__Aim of the task__:
Each line of the material that mentions the word "formed" is to be copied.

Top of Data records

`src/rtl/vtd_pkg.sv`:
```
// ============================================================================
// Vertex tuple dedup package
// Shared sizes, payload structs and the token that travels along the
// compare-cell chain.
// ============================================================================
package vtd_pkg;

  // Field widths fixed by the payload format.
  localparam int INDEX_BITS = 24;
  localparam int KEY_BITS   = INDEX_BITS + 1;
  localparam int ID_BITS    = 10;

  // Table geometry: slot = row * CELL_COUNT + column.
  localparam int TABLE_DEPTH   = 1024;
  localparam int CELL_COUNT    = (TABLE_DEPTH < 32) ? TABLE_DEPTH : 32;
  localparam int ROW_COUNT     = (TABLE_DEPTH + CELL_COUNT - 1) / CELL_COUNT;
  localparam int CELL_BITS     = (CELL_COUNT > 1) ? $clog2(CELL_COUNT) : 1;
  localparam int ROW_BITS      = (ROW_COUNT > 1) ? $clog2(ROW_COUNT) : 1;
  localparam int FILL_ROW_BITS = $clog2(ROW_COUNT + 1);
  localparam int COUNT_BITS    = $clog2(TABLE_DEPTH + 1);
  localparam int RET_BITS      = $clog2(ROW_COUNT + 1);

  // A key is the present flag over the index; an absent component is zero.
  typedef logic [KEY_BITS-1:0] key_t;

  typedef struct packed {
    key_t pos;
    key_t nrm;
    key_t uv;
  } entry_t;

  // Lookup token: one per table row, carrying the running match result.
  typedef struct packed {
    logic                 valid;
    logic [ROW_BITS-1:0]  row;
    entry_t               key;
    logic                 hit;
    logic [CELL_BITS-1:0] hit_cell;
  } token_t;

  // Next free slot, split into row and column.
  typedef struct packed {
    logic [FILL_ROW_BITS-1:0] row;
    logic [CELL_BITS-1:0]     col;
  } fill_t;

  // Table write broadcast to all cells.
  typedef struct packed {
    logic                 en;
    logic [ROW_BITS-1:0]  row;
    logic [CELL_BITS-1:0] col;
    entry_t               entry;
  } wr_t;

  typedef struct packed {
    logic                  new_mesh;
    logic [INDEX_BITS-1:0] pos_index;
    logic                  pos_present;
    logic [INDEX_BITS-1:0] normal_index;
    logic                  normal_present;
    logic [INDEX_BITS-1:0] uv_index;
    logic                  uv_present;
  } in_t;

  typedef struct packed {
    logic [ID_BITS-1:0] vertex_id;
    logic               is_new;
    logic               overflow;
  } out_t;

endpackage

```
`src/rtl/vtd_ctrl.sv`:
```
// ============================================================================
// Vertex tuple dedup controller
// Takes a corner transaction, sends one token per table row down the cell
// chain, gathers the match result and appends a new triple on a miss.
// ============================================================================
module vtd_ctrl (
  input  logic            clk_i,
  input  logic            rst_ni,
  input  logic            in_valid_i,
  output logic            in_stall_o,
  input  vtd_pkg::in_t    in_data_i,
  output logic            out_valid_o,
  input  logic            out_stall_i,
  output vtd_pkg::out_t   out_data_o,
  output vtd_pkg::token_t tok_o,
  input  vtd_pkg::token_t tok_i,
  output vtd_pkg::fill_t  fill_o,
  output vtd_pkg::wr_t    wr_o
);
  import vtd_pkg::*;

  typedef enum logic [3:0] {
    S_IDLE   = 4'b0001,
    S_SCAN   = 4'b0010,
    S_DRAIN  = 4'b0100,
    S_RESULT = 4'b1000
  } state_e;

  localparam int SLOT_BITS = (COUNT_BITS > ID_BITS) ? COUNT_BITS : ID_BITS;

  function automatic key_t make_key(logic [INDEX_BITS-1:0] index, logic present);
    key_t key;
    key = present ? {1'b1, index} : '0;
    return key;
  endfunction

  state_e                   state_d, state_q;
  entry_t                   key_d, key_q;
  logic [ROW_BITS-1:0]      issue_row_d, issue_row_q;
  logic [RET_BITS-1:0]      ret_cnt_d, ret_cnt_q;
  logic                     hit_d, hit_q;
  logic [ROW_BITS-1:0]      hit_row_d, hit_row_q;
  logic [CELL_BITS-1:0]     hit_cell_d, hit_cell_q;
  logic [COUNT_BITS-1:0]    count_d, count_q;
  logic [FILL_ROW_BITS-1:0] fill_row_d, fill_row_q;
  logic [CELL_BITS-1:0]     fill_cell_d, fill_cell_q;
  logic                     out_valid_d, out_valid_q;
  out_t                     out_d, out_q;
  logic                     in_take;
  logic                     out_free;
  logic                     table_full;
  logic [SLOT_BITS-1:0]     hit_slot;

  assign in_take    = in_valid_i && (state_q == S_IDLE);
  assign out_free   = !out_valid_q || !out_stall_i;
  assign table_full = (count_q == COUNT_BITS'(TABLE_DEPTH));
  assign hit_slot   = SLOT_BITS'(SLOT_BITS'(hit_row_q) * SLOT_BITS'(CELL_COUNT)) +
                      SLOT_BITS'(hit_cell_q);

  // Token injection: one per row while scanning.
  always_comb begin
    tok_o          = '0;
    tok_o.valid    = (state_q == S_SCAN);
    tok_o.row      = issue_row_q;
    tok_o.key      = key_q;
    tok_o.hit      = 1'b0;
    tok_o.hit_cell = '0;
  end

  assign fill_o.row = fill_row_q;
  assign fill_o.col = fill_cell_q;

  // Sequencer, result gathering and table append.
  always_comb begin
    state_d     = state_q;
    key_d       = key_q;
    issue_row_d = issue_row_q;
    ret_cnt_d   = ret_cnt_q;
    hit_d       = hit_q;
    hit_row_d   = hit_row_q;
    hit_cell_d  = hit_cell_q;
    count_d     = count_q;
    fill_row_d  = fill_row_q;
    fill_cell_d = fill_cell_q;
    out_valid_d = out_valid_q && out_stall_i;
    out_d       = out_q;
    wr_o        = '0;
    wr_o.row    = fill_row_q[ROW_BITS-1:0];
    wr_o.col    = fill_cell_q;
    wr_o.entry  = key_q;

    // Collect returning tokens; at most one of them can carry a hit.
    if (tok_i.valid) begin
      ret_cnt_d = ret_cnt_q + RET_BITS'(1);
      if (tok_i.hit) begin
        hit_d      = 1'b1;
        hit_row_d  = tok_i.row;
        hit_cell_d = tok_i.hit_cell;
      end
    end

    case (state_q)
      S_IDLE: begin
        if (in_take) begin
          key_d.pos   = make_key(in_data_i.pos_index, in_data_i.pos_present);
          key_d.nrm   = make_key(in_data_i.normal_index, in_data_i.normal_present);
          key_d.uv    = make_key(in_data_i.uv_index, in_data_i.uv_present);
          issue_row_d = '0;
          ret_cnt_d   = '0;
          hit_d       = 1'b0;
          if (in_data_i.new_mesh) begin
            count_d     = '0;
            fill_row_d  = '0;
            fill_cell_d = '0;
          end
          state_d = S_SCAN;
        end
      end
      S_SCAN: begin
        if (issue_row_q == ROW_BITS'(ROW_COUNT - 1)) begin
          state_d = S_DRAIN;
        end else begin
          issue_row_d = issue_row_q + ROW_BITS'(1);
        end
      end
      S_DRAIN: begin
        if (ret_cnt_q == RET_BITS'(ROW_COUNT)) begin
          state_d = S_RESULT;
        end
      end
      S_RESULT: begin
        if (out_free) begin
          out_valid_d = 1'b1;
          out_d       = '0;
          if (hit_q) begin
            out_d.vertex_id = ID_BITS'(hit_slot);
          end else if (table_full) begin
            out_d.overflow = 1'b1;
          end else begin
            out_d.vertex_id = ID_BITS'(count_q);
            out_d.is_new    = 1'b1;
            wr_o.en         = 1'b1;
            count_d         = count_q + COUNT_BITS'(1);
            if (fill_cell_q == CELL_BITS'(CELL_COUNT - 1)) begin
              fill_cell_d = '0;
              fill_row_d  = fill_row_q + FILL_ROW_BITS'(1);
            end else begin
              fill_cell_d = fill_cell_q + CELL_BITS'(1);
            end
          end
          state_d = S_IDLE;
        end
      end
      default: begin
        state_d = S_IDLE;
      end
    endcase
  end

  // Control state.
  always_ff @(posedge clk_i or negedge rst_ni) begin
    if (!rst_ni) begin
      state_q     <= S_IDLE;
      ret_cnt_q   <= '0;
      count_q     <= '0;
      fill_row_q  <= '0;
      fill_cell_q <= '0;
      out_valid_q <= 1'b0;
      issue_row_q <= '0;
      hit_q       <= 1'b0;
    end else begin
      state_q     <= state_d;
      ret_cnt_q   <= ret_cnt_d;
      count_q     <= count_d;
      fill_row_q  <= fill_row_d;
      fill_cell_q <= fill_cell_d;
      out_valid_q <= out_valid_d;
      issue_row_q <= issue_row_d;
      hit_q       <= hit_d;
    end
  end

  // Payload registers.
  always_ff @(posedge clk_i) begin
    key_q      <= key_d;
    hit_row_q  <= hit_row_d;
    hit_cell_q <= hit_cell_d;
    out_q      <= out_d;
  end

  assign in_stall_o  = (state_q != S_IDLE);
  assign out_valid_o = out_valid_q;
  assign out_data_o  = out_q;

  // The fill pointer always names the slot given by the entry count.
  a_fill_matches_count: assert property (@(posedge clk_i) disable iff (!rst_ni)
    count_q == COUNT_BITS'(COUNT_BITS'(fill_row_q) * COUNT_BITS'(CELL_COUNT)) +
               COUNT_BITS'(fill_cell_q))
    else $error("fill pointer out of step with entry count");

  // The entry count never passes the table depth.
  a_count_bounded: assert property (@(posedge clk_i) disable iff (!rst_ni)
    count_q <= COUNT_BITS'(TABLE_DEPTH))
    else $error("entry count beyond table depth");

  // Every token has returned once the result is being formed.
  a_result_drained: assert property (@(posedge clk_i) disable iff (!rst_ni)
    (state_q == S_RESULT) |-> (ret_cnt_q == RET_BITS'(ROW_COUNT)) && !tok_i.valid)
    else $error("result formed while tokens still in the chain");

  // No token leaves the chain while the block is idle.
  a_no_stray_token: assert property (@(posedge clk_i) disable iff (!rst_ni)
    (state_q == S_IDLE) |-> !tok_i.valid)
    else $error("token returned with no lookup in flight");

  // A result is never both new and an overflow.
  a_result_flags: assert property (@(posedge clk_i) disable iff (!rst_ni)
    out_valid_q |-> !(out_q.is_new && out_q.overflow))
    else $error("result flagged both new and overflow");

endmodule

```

Bottom of Data records
Top of Data records

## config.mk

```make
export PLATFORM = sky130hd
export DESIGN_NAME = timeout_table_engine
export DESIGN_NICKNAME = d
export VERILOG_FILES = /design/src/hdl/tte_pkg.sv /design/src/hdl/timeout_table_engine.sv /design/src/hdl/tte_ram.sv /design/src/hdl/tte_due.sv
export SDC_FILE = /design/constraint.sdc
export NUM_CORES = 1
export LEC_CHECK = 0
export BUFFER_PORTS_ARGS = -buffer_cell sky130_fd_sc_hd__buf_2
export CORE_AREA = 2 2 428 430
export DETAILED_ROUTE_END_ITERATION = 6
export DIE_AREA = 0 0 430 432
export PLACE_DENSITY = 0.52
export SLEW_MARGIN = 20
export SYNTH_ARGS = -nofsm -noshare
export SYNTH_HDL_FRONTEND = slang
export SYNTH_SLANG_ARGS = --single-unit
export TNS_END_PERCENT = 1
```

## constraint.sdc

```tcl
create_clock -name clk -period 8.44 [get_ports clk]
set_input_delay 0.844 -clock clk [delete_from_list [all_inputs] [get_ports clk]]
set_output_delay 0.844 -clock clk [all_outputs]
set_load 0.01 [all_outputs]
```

Bottom of Data records
Top of Data records

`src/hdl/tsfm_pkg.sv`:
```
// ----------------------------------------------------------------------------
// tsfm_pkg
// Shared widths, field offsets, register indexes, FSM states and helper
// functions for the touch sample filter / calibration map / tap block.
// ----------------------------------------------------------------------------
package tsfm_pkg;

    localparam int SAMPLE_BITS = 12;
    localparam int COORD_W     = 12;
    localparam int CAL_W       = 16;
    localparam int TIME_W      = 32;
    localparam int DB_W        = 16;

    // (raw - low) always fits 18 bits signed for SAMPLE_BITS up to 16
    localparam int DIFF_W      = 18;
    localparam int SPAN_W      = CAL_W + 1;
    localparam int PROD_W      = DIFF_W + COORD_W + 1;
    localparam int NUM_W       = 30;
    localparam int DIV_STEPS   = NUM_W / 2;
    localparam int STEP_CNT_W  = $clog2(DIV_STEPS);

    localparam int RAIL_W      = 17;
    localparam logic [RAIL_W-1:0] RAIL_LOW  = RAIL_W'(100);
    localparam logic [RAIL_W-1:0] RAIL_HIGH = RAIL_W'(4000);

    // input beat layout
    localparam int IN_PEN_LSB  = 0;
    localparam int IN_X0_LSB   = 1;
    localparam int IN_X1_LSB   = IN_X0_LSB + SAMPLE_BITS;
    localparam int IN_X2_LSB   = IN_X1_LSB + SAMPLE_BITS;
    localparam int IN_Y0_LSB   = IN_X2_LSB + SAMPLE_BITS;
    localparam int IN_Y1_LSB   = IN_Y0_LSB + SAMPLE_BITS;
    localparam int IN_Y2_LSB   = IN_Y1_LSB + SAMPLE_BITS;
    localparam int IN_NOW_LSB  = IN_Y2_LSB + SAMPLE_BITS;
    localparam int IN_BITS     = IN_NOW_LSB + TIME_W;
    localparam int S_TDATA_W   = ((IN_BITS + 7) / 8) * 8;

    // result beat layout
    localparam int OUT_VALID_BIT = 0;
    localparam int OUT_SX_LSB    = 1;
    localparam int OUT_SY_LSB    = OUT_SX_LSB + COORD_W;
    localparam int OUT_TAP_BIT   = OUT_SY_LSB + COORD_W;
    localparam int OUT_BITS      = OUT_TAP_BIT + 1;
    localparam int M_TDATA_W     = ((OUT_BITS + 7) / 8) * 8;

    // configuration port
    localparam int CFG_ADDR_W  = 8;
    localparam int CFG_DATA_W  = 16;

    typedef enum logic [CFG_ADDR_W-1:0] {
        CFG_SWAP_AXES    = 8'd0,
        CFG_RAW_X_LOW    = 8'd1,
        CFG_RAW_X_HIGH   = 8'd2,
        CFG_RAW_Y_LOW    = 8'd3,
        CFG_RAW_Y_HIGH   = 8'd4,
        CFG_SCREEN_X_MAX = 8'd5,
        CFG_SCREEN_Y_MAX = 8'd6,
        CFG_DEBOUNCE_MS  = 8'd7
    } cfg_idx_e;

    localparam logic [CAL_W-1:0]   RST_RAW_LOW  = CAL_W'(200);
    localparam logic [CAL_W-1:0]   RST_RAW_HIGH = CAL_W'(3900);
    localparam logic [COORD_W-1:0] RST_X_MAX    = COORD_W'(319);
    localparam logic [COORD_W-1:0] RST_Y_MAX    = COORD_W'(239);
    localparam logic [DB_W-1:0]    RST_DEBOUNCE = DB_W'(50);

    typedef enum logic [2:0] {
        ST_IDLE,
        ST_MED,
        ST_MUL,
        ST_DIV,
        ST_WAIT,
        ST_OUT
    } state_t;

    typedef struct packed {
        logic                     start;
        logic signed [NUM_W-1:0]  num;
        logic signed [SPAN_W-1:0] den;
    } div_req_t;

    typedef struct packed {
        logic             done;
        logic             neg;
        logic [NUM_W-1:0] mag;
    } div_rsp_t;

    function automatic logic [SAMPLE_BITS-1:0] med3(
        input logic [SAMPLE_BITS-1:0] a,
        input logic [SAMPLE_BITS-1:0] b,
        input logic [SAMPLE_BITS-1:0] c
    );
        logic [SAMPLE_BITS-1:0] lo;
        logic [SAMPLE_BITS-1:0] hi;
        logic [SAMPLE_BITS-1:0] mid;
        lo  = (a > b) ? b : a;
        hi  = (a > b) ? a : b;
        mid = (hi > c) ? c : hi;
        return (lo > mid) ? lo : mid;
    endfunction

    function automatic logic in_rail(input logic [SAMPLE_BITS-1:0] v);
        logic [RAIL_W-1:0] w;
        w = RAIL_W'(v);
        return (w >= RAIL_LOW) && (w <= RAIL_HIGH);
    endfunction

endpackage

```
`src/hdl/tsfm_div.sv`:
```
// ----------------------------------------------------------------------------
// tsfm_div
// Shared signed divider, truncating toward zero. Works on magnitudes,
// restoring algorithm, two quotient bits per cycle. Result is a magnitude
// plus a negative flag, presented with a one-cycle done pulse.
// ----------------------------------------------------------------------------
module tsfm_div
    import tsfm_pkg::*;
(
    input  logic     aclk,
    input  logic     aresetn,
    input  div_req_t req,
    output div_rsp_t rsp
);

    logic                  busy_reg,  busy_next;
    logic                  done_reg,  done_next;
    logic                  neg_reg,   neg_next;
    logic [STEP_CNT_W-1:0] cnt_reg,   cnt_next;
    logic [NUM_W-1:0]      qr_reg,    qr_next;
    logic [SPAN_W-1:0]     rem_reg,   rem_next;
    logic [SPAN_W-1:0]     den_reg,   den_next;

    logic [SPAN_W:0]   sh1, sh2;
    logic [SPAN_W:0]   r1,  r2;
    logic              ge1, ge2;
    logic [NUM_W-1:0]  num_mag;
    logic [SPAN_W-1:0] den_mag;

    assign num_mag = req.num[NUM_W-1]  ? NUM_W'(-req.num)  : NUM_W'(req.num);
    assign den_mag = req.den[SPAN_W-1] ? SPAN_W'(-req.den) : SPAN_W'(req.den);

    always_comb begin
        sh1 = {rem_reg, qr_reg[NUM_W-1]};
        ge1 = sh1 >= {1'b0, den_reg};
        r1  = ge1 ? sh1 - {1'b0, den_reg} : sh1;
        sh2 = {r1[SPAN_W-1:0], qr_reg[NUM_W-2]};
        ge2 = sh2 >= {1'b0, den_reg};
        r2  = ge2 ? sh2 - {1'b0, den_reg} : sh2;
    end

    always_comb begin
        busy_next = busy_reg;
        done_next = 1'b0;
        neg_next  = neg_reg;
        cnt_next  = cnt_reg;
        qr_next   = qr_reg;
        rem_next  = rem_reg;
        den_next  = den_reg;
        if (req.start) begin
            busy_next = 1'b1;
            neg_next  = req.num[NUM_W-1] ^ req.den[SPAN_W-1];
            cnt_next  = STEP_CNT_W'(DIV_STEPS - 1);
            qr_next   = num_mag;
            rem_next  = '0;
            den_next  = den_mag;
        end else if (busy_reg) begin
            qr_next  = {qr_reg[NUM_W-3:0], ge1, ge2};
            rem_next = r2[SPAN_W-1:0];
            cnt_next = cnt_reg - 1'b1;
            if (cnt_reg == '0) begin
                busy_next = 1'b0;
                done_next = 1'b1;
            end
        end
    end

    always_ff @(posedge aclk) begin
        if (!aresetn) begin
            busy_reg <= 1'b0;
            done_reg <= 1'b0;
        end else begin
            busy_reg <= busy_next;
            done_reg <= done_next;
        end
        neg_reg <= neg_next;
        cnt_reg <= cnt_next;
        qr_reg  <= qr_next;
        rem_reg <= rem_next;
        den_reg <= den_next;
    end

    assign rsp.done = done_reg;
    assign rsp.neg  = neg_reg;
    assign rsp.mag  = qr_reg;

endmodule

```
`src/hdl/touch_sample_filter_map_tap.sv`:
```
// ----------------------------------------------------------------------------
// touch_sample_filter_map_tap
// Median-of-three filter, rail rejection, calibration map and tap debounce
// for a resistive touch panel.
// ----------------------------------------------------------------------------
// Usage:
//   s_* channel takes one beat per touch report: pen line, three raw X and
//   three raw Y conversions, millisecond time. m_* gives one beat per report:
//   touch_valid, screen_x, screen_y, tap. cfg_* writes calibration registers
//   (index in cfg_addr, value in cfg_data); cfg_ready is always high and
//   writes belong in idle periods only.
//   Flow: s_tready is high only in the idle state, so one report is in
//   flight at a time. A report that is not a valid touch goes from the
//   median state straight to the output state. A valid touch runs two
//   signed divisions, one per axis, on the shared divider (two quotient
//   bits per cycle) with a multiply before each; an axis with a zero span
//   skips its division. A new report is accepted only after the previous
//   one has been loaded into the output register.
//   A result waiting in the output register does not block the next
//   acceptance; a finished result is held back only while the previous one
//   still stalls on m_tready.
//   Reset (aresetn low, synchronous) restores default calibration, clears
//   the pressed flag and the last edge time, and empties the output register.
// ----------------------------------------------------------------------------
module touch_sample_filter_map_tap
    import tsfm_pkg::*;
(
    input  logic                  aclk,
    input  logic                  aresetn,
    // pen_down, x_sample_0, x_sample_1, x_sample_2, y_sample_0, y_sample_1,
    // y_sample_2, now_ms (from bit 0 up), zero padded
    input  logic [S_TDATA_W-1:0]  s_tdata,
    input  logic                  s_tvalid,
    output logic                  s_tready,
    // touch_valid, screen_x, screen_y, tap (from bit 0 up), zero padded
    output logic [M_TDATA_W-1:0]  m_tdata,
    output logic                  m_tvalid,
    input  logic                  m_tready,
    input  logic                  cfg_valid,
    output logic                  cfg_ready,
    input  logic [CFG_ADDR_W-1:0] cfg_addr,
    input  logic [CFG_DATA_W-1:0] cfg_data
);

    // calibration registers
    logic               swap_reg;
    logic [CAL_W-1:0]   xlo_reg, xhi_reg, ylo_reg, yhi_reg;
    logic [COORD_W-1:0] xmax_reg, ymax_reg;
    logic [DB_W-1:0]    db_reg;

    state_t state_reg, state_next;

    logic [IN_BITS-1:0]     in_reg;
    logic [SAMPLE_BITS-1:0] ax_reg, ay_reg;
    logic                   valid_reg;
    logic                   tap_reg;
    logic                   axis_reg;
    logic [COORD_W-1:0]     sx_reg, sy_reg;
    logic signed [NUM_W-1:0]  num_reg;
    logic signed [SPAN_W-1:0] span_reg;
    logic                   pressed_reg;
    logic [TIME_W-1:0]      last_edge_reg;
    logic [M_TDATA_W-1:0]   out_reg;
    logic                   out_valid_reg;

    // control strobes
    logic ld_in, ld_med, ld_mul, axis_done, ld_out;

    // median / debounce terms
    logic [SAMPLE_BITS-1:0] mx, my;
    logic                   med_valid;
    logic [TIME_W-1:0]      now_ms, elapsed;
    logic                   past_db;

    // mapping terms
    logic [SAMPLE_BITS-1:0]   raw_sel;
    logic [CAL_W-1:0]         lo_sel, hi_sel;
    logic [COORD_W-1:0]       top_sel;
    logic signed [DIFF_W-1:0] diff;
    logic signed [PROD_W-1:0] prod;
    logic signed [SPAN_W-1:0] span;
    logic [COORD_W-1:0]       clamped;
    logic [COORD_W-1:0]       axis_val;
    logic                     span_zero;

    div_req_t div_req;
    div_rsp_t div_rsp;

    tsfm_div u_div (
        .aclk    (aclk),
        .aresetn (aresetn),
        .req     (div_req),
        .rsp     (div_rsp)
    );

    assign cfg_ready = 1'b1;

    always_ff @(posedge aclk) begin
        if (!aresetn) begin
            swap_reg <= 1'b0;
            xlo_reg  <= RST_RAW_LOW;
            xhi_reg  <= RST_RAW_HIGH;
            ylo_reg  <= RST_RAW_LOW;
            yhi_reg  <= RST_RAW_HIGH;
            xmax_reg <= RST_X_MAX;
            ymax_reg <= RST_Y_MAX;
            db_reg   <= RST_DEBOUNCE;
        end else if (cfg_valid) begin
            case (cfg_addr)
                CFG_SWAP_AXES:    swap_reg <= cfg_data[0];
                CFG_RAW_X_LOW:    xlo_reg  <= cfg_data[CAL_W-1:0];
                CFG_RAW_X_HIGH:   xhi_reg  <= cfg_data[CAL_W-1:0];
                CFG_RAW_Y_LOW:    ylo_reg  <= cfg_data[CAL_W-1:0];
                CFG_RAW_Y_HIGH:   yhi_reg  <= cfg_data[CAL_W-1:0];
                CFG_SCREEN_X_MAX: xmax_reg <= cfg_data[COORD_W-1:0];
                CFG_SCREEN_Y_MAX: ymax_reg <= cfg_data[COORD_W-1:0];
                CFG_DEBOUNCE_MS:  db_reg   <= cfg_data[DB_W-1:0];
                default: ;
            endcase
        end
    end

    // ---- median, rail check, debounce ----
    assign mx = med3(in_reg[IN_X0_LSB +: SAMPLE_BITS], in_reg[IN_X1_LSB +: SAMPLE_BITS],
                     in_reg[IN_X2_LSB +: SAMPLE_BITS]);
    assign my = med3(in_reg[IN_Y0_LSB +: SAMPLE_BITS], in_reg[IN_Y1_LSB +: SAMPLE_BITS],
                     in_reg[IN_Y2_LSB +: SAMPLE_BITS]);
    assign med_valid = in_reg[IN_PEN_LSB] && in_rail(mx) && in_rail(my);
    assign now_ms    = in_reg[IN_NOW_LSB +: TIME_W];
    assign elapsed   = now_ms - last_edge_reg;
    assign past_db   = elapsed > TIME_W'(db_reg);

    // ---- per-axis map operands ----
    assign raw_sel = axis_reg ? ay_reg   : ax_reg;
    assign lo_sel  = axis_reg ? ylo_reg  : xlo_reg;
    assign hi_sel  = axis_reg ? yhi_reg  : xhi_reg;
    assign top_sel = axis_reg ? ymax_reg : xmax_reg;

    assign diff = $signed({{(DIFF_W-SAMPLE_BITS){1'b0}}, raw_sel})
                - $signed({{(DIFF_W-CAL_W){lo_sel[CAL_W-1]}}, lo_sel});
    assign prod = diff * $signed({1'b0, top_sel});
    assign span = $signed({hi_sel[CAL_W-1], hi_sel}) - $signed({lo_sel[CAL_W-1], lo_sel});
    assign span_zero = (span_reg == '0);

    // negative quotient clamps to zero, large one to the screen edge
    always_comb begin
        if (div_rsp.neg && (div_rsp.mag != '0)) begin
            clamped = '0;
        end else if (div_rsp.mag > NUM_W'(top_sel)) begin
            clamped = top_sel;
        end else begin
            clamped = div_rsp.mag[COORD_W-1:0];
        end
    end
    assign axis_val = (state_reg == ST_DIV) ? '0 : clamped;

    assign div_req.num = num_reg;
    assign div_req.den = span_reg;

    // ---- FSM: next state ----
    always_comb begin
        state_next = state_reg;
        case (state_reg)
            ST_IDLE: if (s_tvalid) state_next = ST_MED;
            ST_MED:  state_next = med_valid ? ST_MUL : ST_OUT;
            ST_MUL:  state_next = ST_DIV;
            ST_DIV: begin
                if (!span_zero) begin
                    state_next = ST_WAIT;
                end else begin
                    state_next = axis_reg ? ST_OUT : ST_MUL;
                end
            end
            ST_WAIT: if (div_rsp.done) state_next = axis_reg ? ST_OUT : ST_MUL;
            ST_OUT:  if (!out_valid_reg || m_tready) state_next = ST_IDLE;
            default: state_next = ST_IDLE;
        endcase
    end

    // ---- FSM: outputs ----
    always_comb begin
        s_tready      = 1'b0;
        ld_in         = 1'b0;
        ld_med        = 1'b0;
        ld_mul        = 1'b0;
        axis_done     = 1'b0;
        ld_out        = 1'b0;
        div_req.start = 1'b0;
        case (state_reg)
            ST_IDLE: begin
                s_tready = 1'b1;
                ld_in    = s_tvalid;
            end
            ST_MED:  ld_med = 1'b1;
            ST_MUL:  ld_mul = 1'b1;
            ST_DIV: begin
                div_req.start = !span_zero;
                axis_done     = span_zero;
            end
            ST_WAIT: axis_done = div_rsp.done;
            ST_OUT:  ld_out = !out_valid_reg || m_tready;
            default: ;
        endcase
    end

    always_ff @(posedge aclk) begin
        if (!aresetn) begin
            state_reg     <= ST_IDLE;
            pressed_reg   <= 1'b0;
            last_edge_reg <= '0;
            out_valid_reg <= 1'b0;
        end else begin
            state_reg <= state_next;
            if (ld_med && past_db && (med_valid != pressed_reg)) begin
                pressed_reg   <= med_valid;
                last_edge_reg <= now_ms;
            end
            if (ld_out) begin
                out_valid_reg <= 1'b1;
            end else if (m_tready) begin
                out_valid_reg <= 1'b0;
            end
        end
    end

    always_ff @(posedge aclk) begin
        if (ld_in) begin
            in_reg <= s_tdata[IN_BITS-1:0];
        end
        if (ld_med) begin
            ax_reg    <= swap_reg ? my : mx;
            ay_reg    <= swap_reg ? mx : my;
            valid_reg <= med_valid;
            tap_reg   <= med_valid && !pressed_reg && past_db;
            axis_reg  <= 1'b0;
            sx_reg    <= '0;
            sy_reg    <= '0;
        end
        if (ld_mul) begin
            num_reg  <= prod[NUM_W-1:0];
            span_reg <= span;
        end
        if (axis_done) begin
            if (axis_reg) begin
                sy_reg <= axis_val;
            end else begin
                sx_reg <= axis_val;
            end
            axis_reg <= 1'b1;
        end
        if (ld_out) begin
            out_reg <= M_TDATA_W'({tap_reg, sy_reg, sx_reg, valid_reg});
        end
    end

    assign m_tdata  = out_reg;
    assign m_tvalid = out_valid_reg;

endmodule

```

Bottom of Data records

__Answer box__:
  // Every token has returned once the result is being formed.
    else $error("result formed while tokens still in the chain");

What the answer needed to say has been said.